→ Data provided:
$ cat src/design/atoi_digit.sv
// Byte classifier: whitespace flag and digit value in a given base.
module atoi_digit
  import atoi_pkg::*;
(
  input  logic [7:0]  c,
  input  logic [1:0]  base,
  output digit_info_t info
);

  always_comb begin
    info.ws  = c inside {[8'd9:8'd13], 8'd32};
    info.ok  = 1'b0;
    info.val = 4'd0;
    if (c inside {["0":"9"]}) begin
      info.val = 4'(c - "0");
      info.ok  = !(base == BM_OCT && c > "7");
    end else if (base == BM_HEX && c inside {["a":"f"]}) begin
      info.val = 4'(c - "a" + 8'd10);
      info.ok  = 1'b1;
    end else if (base == BM_HEX && c inside {["A":"F"]}) begin
      info.val = 4'(c - "A" + 8'd10);
      info.ok  = 1'b1;
    end
  end

endmodule

$ cat src/design/atoi_core.sv
// Parse state, per-byte update and result register.
module atoi_core
  import atoi_pkg::*;
(
  input  logic        clk,
  input  logic        rst_n,
  input  logic [1:0]  base_mode,
  input  logic        in_valid,
  input  logic [7:0]  in_byte,
  input  logic        in_last,
  output logic        in_ready,
  output logic        out_valid,
  input  logic        out_ready,
  output logic [63:0] out_number,
  output logic        out_ok
);

  logic [2:0]  phase_r, phase_nxt;
  logic        minus_r, minus_nxt;
  logic [1:0]  base_r, base_nxt;
  logic [63:0] acc_r, acc_nxt;
  logic        bad_r, bad_nxt;

  logic        res_valid_r, res_valid_nxt;
  logic [63:0] res_acc_r;
  logic        res_minus_r;
  logic        res_ok_r;

  logic        step;
  logic [1:0]  dbase;
  logic        do_digit;
  digit_info_t info;
  logic [67:0] prod;
  logic [67:0] sum;
  logic        ovf;

  assign in_ready = !in_last || !res_valid_r || out_ready;
  assign step     = in_valid && in_ready;
  assign dbase    = (phase_r != PH_WS) ? base_r :
                    (base_mode != BM_AUTO) ? base_mode : BM_DEC;

  atoi_digit u_digit (
    .c    (in_byte),
    .base (dbase),
    .info (info)
  );

  always_comb begin
    case (dbase)
      BM_OCT:  prod = {1'b0, acc_r, 3'b000};
      BM_HEX:  prod = {acc_r, 4'b0000};
      default: prod = {1'b0, acc_r, 3'b000} + {3'b000, acc_r, 1'b0};
    endcase
    sum = prod + {64'd0, info.val};
    ovf = |sum[67:64];
  end

  always_comb begin
    phase_nxt = phase_r;
    minus_nxt = minus_r;
    base_nxt  = base_r;
    acc_nxt   = acc_r;
    bad_nxt   = bad_r;
    do_digit  = 1'b0;
    case (phase_r)
      PH_WS: begin
        if (!info.ws) begin
          base_nxt  = dbase;
          phase_nxt = (base_mode != BM_AUTO) ? PH_DIGITS : PH_PFX0;
          if (in_byte == CH_MINUS) begin
            minus_nxt = 1'b1;
          end else if (in_byte == CH_PLUS) begin
          end else if (base_mode != BM_AUTO) begin
            do_digit = 1'b1;
          end else if (in_byte == CH_ZERO) begin
            base_nxt  = BM_OCT;
            phase_nxt = PH_PFXX;
          end else begin
            phase_nxt = PH_DIGITS;
            do_digit  = 1'b1;
          end
        end
      end
      PH_PFX0: begin
        if (in_byte == CH_ZERO) begin
          base_nxt  = BM_OCT;
          phase_nxt = PH_PFXX;
        end else begin
          phase_nxt = PH_DIGITS;
          do_digit  = 1'b1;
        end
      end
      PH_PFXX: begin
        phase_nxt = PH_DIGITS;
        if (in_byte == CH_X_LC || in_byte == CH_X_UC) begin
          base_nxt = BM_HEX;
        end else begin
          do_digit = 1'b1;
        end
      end
      PH_DIGITS: begin
        do_digit = 1'b1;
      end
      default: begin
      end
    endcase
    if (do_digit) begin
      if (!info.ok) begin
        phase_nxt = PH_DONE;
        if (in_byte != CH_NUL && !in_last) bad_nxt = 1'b1;
      end else if (ovf) begin
        acc_nxt   = '1;
        phase_nxt = PH_DONE;
        if (!in_last) bad_nxt = 1'b1;
      end else begin
        acc_nxt = sum[63:0];
      end
    end
  end

  always_comb begin
    res_valid_nxt = res_valid_r;
    if (step && in_last) begin
      res_valid_nxt = 1'b1;
    end else if (out_ready) begin
      res_valid_nxt = 1'b0;
    end
  end

  always_ff @(posedge clk) begin
    if (!rst_n) begin
      phase_r     <= PH_WS;
      minus_r     <= 1'b0;
      base_r      <= BM_DEC;
      acc_r       <= 64'd0;
      bad_r       <= 1'b0;
      res_valid_r <= 1'b0;
    end else begin
      res_valid_r <= res_valid_nxt;
      if (step) begin
        if (in_last) begin
          phase_r <= PH_WS;
          minus_r <= 1'b0;
          base_r  <= BM_DEC;
          acc_r   <= 64'd0;
          bad_r   <= 1'b0;
        end else begin
          phase_r <= phase_nxt;
          minus_r <= minus_nxt;
          base_r  <= base_nxt;
          acc_r   <= acc_nxt;
          bad_r   <= bad_nxt;
        end
      end
    end
  end

  always_ff @(posedge clk) begin
    if (step && in_last) begin
      res_acc_r   <= acc_nxt;
      res_minus_r <= minus_nxt;
      res_ok_r    <= !bad_nxt;
    end
  end

  assign out_valid  = res_valid_r;
  assign out_number = res_minus_r ? (64'd0 - res_acc_r) : res_acc_r;
  assign out_ok     = res_ok_r;

endmodule

$ cat src/design/ascii_to_integer_parser.sv
// Top level of the ASCII to integer parser.
// Parses a byte stream into 64-bit integers, one string byte per beat, with
// tlast on the final byte of each string. Leading whitespace and one sign are
// skipped, the base comes from cfg_data (auto prefix, octal, decimal or hex),
// and one result beat with the value and an ok flag follows each last byte.
// The block takes one byte per cycle while a pending result does not stall it:
// each byte is registered, then updates the accumulator through a single
// shift-add of the 64-bit value by 8, 10 or 16, and the result beat comes
// from a result register. Write cfg_data only while no string is in flight.
`include "ascii_to_integer_parser_assert.svh"

module ascii_to_integer_parser
  import atoi_pkg::*;
(
  input  logic        clk,
  input  logic        rst_n,
  input  logic        cfg_valid,
  output logic        cfg_ready,
  input  logic [1:0]  cfg_data,     // base_mode
  input  logic        in_tvalid,
  output logic        in_tready,
  input  logic [7:0]  in_tdata,     // [7:0] char_byte
  input  logic        in_tlast,     // last_byte
  output logic        out_tvalid,
  input  logic        out_tready,
  output logic [71:0] out_tdata     // [63:0] value, [64] ok, [71:65] zero
);

  logic [1:0]  base_mode_r;
  logic        s1_valid_r;
  logic [7:0]  s1_byte_r;
  logic        s1_last_r;
  logic        core_ready;
  logic [63:0] value;
  logic        ok;

  assign cfg_ready = 1'b1;
  assign in_tready = !s1_valid_r || core_ready;

  always_ff @(posedge clk) begin
    if (!rst_n) begin
      base_mode_r <= BM_AUTO;
      s1_valid_r  <= 1'b0;
    end else begin
      if (cfg_valid) base_mode_r <= cfg_data;
      if (in_tready) s1_valid_r <= in_tvalid;
    end
  end

  always_ff @(posedge clk) begin
    if (in_tready && in_tvalid) begin
      s1_byte_r <= in_tdata;
      s1_last_r <= in_tlast;
    end
  end

  atoi_core u_core (
    .clk        (clk),
    .rst_n      (rst_n),
    .base_mode  (base_mode_r),
    .in_valid   (s1_valid_r),
    .in_byte    (s1_byte_r),
    .in_last    (s1_last_r),
    .in_ready   (core_ready),
    .out_valid  (out_tvalid),
    .out_ready  (out_tready),
    .out_number (value),
    .out_ok     (ok)
  );

  assign out_tdata = {7'd0, ok, value};

  `ATOI_ASSERT_NEXT(a_stage_hold, s1_valid_r && !in_tready,
                    s1_valid_r && $stable(s1_byte_r) && $stable(s1_last_r))
  `ATOI_ASSERT_SAME(a_last_blocks, s1_valid_r && s1_last_r && out_tvalid && !out_tready,
                    !in_tready)
  `ATOI_ASSERT_NEXT(a_no_spurious, s1_valid_r && !s1_last_r && !out_tvalid,
                    !out_tvalid)

endmodule
===== src/clnw_pkg.sv =====
`default_nettype none
package clnw_pkg;

	// input command codes
	localparam logic [1:0] CMD_INIT  = 2'd0;
	localparam logic [1:0] CMD_CLEAR = 2'd1;
	localparam logic [1:0] CMD_CHAR  = 2'd2;

	// configuration register indexes
	localparam logic [1:0] CFG_STROBE_WIDTH   = 2'd0;
	localparam logic [1:0] CFG_COMMAND_SETTLE = 2'd1;
	localparam logic [1:0] CFG_DATA_SETTLE    = 2'd2;

	localparam int unsigned US_W = 20;

	localparam logic [US_W-1:0] STROBE_WIDTH_RST   = 20'd100;
	localparam logic [US_W-1:0] COMMAND_SETTLE_RST = 20'd200000;
	localparam logic [US_W-1:0] DATA_SETTLE_RST    = 20'd100;

	// LCD command bytes
	localparam logic [7:0] LCD_WAKE_A     = 8'b0011_0011;
	localparam logic [7:0] LCD_WAKE_B     = 8'b0011_0010;
	localparam logic [7:0] LCD_FUNC_SET   = 8'b0010_1000;
	localparam logic [7:0] LCD_DISPLAY_ON = 8'b0000_1100;
	localparam logic [7:0] LCD_ENTRY_MODE = 8'b0000_0100;
	localparam logic [7:0] LCD_ERASE      = 8'b0000_0001;
	localparam logic [7:0] LCD_HOME       = 8'b0000_0010;
	localparam logic [7:0] LCD_SET_DDRAM  = 8'b1000_0000;

	localparam logic [7:0] ROW_BASE_0 = 8'h00;
	localparam logic [7:0] ROW_BASE_1 = 8'h40;
	localparam logic [7:0] ROW_BASE_2 = 8'h14;
	localparam logic [7:0] ROW_BASE_3 = 8'h54;

	typedef enum logic [1:0] {
		JOB_INIT,
		JOB_CLEAR,
		JOB_CHAR
	} job_kind_t;

	// one classified transaction, as queued between front and back
	typedef struct packed {
		job_kind_t  kind;
		logic       need_addr;
		logic [7:0] addr;
		logic [7:0] char_code;
	} job_t;

	typedef struct packed {
		logic [US_W-1:0] strobe_width;
		logic [US_W-1:0] command_settle;
		logic [US_W-1:0] data_settle;
	} cfg_t;

	function automatic logic [7:0] row_base(input logic [1:0] line);
		logic [7:0] b;
		unique case (line)
			2'd0:    b = ROW_BASE_0;
			2'd1:    b = ROW_BASE_1;
			2'd2:    b = ROW_BASE_2;
			default: b = ROW_BASE_3;
		endcase
		return b;
	endfunction

	function automatic logic [7:0] init_byte(input logic [2:0] idx);
		logic [7:0] b;
		unique case (idx)
			3'd0:    b = LCD_WAKE_A;
			3'd1:    b = LCD_WAKE_B;
			3'd2:    b = LCD_FUNC_SET;
			3'd3:    b = LCD_DISPLAY_ON;
			default: b = LCD_ENTRY_MODE;
		endcase
		return b;
	endfunction

	// number of nibble strobes a job produces
	function automatic logic [3:0] job_nibbles(input job_t j);
		logic [3:0] n;
		unique case (j.kind)
			JOB_INIT:  n = 4'd10;
			JOB_CLEAR: n = 4'd4;
			JOB_CHAR:  n = j.need_addr ? 4'd4 : 4'd2;
			default:   n = 4'd2;
		endcase
		return n;
	endfunction

	function automatic logic [7:0] job_byte(input job_t j, input logic [2:0] bidx);
		logic [7:0] b;
		unique case (j.kind)
			JOB_INIT:  b = init_byte(bidx);
			JOB_CLEAR: b = (bidx == 3'd0) ? LCD_ERASE : LCD_HOME;
			JOB_CHAR:  b = (j.need_addr && bidx == 3'd0) ? j.addr : j.char_code;
			default:   b = j.char_code;
		endcase
		return b;
	endfunction

	// register select: only the character byte itself is data
	function automatic logic job_rs(input job_t j, input logic [2:0] bidx);
		return (j.kind == JOB_CHAR) && !(j.need_addr && bidx == 3'd0);
	endfunction

endpackage
`default_nettype wire


===== src/clnw_cmd_if.sv =====
`default_nettype none
interface clnw_cmd_if;
	logic       valid;
	logic       ready;
	logic [1:0] command;
	logic [7:0] char_code;
	logic       first_of_message;

	modport source (output valid, output command, output char_code,
		output first_of_message, input ready);
	modport sink (input valid, input command, input char_code,
		input first_of_message, output ready);
endinterface
`default_nettype wire


===== src/clnw_strobe_if.sv =====
`default_nettype none
interface clnw_strobe_if;
	logic        valid;
	logic        ready;
	logic        register_select;
	logic [3:0]  nibble;
	logic [19:0] pulse_us;
	logic [19:0] wait_after_us;
	logic        last;

	modport source (output valid, output register_select, output nibble,
		output pulse_us, output wait_after_us, output last, input ready);
	modport sink (input valid, input register_select, input nibble,
		input pulse_us, input wait_after_us, input last, output ready);
endinterface
`default_nettype wire


===== src/clnw_front.sv =====
`default_nettype none
module clnw_front #(
	parameter int unsigned CHARS_PER_LINE = 20,
	parameter int unsigned LINE_COUNT     = 4
) (
	input  wire logic          clk,
	input  wire logic          arst_n,
	clnw_cmd_if.sink           cmd_ch,
	input  wire logic          q_full,
	output clnw_pkg::job_t     push_job,
	output logic               push
);
	localparam int unsigned COL_W  = $clog2(CHARS_PER_LINE);
	localparam int unsigned LINE_W = $clog2(LINE_COUNT + 1);

	logic [COL_W-1:0]  col_q;
	logic [LINE_W-1:0] line_q;
	logic [COL_W-1:0]  eff_col;
	logic [LINE_W-1:0] eff_line;
	logic [2:0]        line3;
	logic              accept;
	logic              is_char;
	logic              full_disp;
	logic              col_wrap;

	assign cmd_ch.ready = !q_full;
	assign accept       = cmd_ch.valid && !q_full;
	assign is_char      = cmd_ch.command == clnw_pkg::CMD_CHAR;

	// first character of a message restarts at line 0, column 0
	assign eff_col   = cmd_ch.first_of_message ? '0 : col_q;
	assign eff_line  = cmd_ch.first_of_message ? '0 : line_q;
	assign full_disp = eff_line == LINE_W'(LINE_COUNT);
	assign col_wrap  = eff_col == COL_W'(CHARS_PER_LINE - 1);
	assign line3     = 3'(eff_line);

	always_comb begin
		push_job.kind      = clnw_pkg::JOB_CHAR;
		push_job.need_addr = eff_col == '0;
		push_job.addr      = clnw_pkg::LCD_SET_DDRAM + clnw_pkg::row_base(line3[1:0]);
		push_job.char_code = cmd_ch.char_code;
		push               = 1'b0;
		unique case (cmd_ch.command)
			clnw_pkg::CMD_INIT: begin
				push_job.kind = clnw_pkg::JOB_INIT;
				push          = accept;
			end
			clnw_pkg::CMD_CLEAR: begin
				push_job.kind = clnw_pkg::JOB_CLEAR;
				push          = accept;
			end
			clnw_pkg::CMD_CHAR: begin
				push = accept && !full_disp;
			end
			default: begin
				push = 1'b0;
			end
		endcase
	end

	always_ff @(posedge clk or negedge arst_n) begin
		if (!arst_n) begin
			col_q  <= '0;
			line_q <= '0;
		end else if (accept && is_char) begin
			if (full_disp) begin
				col_q  <= eff_col;
				line_q <= eff_line;
			end else if (col_wrap) begin
				col_q  <= '0;
				line_q <= eff_line + LINE_W'(1);
			end else begin
				col_q  <= eff_col + COL_W'(1);
				line_q <= eff_line;
			end
		end
	end
endmodule
`default_nettype wire


===== src/clnw_queue.sv =====
`default_nettype none
module clnw_queue (
	input  wire logic           clk,
	input  wire logic           arst_n,
	input  wire logic           push,
	input  wire clnw_pkg::job_t push_job,
	input  wire logic           pop,
	output clnw_pkg::job_t      head_job,
	output logic                head_valid,
	output logic                full
);
	localparam int unsigned DEPTH = 2;
	localparam int unsigned PTR_W = $clog2(DEPTH);
	localparam int unsigned CNT_W = $clog2(DEPTH + 1);

	clnw_pkg::job_t    mem_q [DEPTH];
	logic [PTR_W-1:0]  wr_q;
	logic [PTR_W-1:0]  rd_q;
	logic [CNT_W-1:0]  cnt_q;
	logic              do_pop;

	assign full       = cnt_q == CNT_W'(DEPTH);
	assign head_valid = cnt_q != '0;
	assign head_job   = mem_q[rd_q];
	assign do_pop     = pop && head_valid;

	always_ff @(posedge clk) begin
		if (push) begin
			mem_q[wr_q] <= push_job;
		end
	end

	always_ff @(posedge clk or negedge arst_n) begin
		if (!arst_n) begin
			wr_q  <= '0;
			rd_q  <= '0;
			cnt_q <= '0;
		end else begin
			if (push) begin
				wr_q <= (wr_q == PTR_W'(DEPTH - 1)) ? '0 : wr_q + PTR_W'(1);
			end
			if (do_pop) begin
				rd_q <= (rd_q == PTR_W'(DEPTH - 1)) ? '0 : rd_q + PTR_W'(1);
			end
			if (push && !do_pop) begin
				cnt_q <= cnt_q + CNT_W'(1);
			end else if (do_pop && !push) begin
				cnt_q <= cnt_q - CNT_W'(1);
			end
		end
	end
endmodule
`default_nettype wire


===== src/clnw_back.sv =====
`default_nettype none
module clnw_back (
	input  wire logic           clk,
	input  wire logic           arst_n,
	input  wire clnw_pkg::cfg_t cfg,
	input  wire clnw_pkg::job_t head_job,
	input  wire logic           head_valid,
	output logic                pop,
	clnw_strobe_if.source       strobe_ch
);
	logic [3:0]  nib_q;
	logic        out_valid_q;
	logic        load;
	logic        final_nib;
	logic [2:0]  bidx;
	logic [7:0]  cur_byte;
	logic        cur_rs;
	logic        low_half;

	logic                      rs_q;
	logic [3:0]                nibble_q;
	logic [clnw_pkg::US_W-1:0] pulse_q;
	logic [clnw_pkg::US_W-1:0] wait_q;
	logic                      last_q;

	assign bidx      = nib_q[3:1];
	assign low_half  = nib_q[0];
	assign cur_byte  = clnw_pkg::job_byte(head_job, bidx);
	assign cur_rs    = clnw_pkg::job_rs(head_job, bidx);
	assign final_nib = nib_q == clnw_pkg::job_nibbles(head_job) - 4'd1;
	assign load      = head_valid && (!out_valid_q || strobe_ch.ready);
	assign pop       = load && final_nib;

	always_ff @(posedge clk or negedge arst_n) begin
		if (!arst_n) begin
			nib_q       <= '0;
			out_valid_q <= 1'b0;
		end else begin
			if (load) begin
				nib_q <= final_nib ? 4'd0 : nib_q + 4'd1;
			end
			if (load) begin
				out_valid_q <= 1'b1;
			end else if (strobe_ch.ready) begin
				out_valid_q <= 1'b0;
			end
		end
	end

	always_ff @(posedge clk) begin
		if (load) begin
			rs_q     <= cur_rs;
			nibble_q <= low_half ? cur_byte[3:0] : cur_byte[7:4];
			pulse_q  <= cfg.strobe_width;
			if (!low_half) begin
				wait_q <= '0;
			end else begin
				wait_q <= cur_rs ? cfg.data_settle : cfg.command_settle;
			end
			last_q   <= final_nib;
		end
	end

	assign strobe_ch.valid           = out_valid_q;
	assign strobe_ch.register_select = rs_q;
	assign strobe_ch.nibble          = nibble_q;
	assign strobe_ch.pulse_us        = pulse_q;
	assign strobe_ch.wait_after_us   = wait_q;
	assign strobe_ch.last            = last_q;
endmodule
`default_nettype wire


===== src/char_lcd_nibble_writer_core.sv =====
// Channel     Role   Transaction
// ---------   ----   ---------------------------------------------------------
// cmd_ch      sink   command (init / clear / char), char_code, first_of_message
// strobe_ch   source register_select, nibble, pulse_us, wait_after_us, last
// cfg_*       write  register index, 20-bit data, no read-back
//
// One nibble strobe leaves the output register per cycle while a job is
// queued and strobe_ch is ready; a job has 10 nibbles for init, 4 for clear,
// 2 or 4 for a char. The back sequencer has a single output register.
// cmd_ch takes a transaction whenever the two-entry job queue has room, also
// while a strobe stalls at the output. Reset clears the text position, the
// queue and the output, and loads the register defaults.
`default_nettype none
module char_lcd_nibble_writer_core #(
	parameter int unsigned CHARS_PER_LINE = 20,
	parameter int unsigned LINE_COUNT     = 4
) (
	input  wire logic        clk,
	input  wire logic        arst_n,
	clnw_cmd_if.sink         cmd_ch,
	clnw_strobe_if.source    strobe_ch,
	input  wire logic        cfg_we,
	input  wire logic [1:0]  cfg_index,
	input  wire logic [19:0] cfg_wdata
);
	clnw_pkg::cfg_t cfg_q;
	clnw_pkg::job_t push_job;
	clnw_pkg::job_t head_job;
	logic           push;
	logic           pop;
	logic           q_full;
	logic           head_valid;

	// Configuration registers; an index beyond the list is dropped.
	always_ff @(posedge clk or negedge arst_n) begin
		if (!arst_n) begin
			cfg_q.strobe_width   <= clnw_pkg::STROBE_WIDTH_RST;
			cfg_q.command_settle <= clnw_pkg::COMMAND_SETTLE_RST;
			cfg_q.data_settle    <= clnw_pkg::DATA_SETTLE_RST;
		end else if (cfg_we) begin
			unique case (cfg_index)
				clnw_pkg::CFG_STROBE_WIDTH:   cfg_q.strobe_width   <= cfg_wdata;
				clnw_pkg::CFG_COMMAND_SETTLE: cfg_q.command_settle <= cfg_wdata;
				clnw_pkg::CFG_DATA_SETTLE:    cfg_q.data_settle    <= cfg_wdata;
				default: begin
				end
			endcase
		end
	end

	// Front: classifies each transaction and tracks the text position.
	clnw_front #(
		.CHARS_PER_LINE (CHARS_PER_LINE),
		.LINE_COUNT     (LINE_COUNT)
	) u_front (
		.clk      (clk),
		.arst_n   (arst_n),
		.cmd_ch   (cmd_ch),
		.q_full   (q_full),
		.push_job (push_job),
		.push     (push)
	);

	// Short job queue decoupling intake from strobe generation.
	clnw_queue u_queue (
		.clk        (clk),
		.arst_n     (arst_n),
		.push       (push),
		.push_job   (push_job),
		.pop        (pop),
		.head_job   (head_job),
		.head_valid (head_valid),
		.full       (q_full)
	);

	// Back: walks each job's bytes, high nibble then low nibble.
	clnw_back u_back (
		.clk        (clk),
		.arst_n     (arst_n),
		.cfg        (cfg_q),
		.head_job   (head_job),
		.head_valid (head_valid),
		.pop        (pop),
		.strobe_ch  (strobe_ch)
	);
endmodule
`default_nettype wire

===== src/flat_wrapper.sv =====
// flat-port wrapper written by rule: the top's interface ports become plain ports
module char_lcd_nibble_writer_core_flat 
#(
	parameter int unsigned CHARS_PER_LINE = 20,
	parameter int unsigned LINE_COUNT     = 4
)
  (clk, arst_n, cfg_we, cfg_index, cfg_wdata, cmd_ch_valid, cmd_ch_command, cmd_ch_char_code, cmd_ch_first_of_message, cmd_ch_ready, strobe_ch_valid, strobe_ch_register_select, strobe_ch_nibble, strobe_ch_pulse_us, strobe_ch_wait_after_us, strobe_ch_last, strobe_ch_ready);
  clnw_cmd_if cmd_ch_i ();
  clnw_strobe_if strobe_ch_i ();
  input  wire logic clk;
  input  wire logic arst_n;
  input  wire logic cfg_we;
  input  wire logic [1:0] cfg_index;
  input  wire logic [19:0] cfg_wdata;
  input wire logic [$bits(cmd_ch_i.valid)-1:0] cmd_ch_valid;
  input wire logic [$bits(cmd_ch_i.command)-1:0] cmd_ch_command;
  input wire logic [$bits(cmd_ch_i.char_code)-1:0] cmd_ch_char_code;
  input wire logic [$bits(cmd_ch_i.first_of_message)-1:0] cmd_ch_first_of_message;
  output wire logic [$bits(cmd_ch_i.ready)-1:0] cmd_ch_ready;
  output wire logic [$bits(strobe_ch_i.valid)-1:0] strobe_ch_valid;
  output wire logic [$bits(strobe_ch_i.register_select)-1:0] strobe_ch_register_select;
  output wire logic [$bits(strobe_ch_i.nibble)-1:0] strobe_ch_nibble;
  output wire logic [$bits(strobe_ch_i.pulse_us)-1:0] strobe_ch_pulse_us;
  output wire logic [$bits(strobe_ch_i.wait_after_us)-1:0] strobe_ch_wait_after_us;
  output wire logic [$bits(strobe_ch_i.last)-1:0] strobe_ch_last;
  input wire logic [$bits(strobe_ch_i.ready)-1:0] strobe_ch_ready;
  assign cmd_ch_i.valid = cmd_ch_valid;
  assign cmd_ch_i.command = cmd_ch_command;
  assign cmd_ch_i.char_code = cmd_ch_char_code;
  assign cmd_ch_i.first_of_message = cmd_ch_first_of_message;
  assign cmd_ch_ready = cmd_ch_i.ready;
  assign strobe_ch_valid = strobe_ch_i.valid;
  assign strobe_ch_register_select = strobe_ch_i.register_select;
  assign strobe_ch_nibble = strobe_ch_i.nibble;
  assign strobe_ch_pulse_us = strobe_ch_i.pulse_us;
  assign strobe_ch_wait_after_us = strobe_ch_i.wait_after_us;
  assign strobe_ch_last = strobe_ch_i.last;
  assign strobe_ch_i.ready = strobe_ch_ready;
  char_lcd_nibble_writer_core #(.CHARS_PER_LINE(CHARS_PER_LINE), .LINE_COUNT(LINE_COUNT)) u_core (.clk(clk), .arst_n(arst_n), .cmd_ch(cmd_ch_i), .strobe_ch(strobe_ch_i), .cfg_we(cfg_we), .cfg_index(cfg_index), .cfg_wdata(cfg_wdata));
endmodule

→ Problem statement: Using the data above, print exactly the lines from the line that contains "if (in_tready && in_tvalid) begin" through the line that contains "localparam logic [1:0] CFG_STROBE_WIDTH", with both included.

→ Response:
    if (in_tready && in_tvalid) begin
      s1_byte_r <= in_tdata;
      s1_last_r <= in_tlast;
    end
  end

  atoi_core u_core (
    .clk        (clk),
    .rst_n      (rst_n),
    .base_mode  (base_mode_r),
    .in_valid   (s1_valid_r),
    .in_byte    (s1_byte_r),
    .in_last    (s1_last_r),
    .in_ready   (core_ready),
    .out_valid  (out_tvalid),
    .out_ready  (out_tready),
    .out_number (value),
    .out_ok     (ok)
  );

  assign out_tdata = {7'd0, ok, value};

  `ATOI_ASSERT_NEXT(a_stage_hold, s1_valid_r && !in_tready,
                    s1_valid_r && $stable(s1_byte_r) && $stable(s1_last_r))
  `ATOI_ASSERT_SAME(a_last_blocks, s1_valid_r && s1_last_r && out_tvalid && !out_tready,
                    !in_tready)
  `ATOI_ASSERT_NEXT(a_no_spurious, s1_valid_r && !s1_last_r && !out_tvalid,
                    !out_tvalid)

endmodule
===== src/clnw_pkg.sv =====
`default_nettype none
package clnw_pkg;

	// input command codes
	localparam logic [1:0] CMD_INIT  = 2'd0;
	localparam logic [1:0] CMD_CLEAR = 2'd1;
	localparam logic [1:0] CMD_CHAR  = 2'd2;

	// configuration register indexes
	localparam logic [1:0] CFG_STROBE_WIDTH   = 2'd0;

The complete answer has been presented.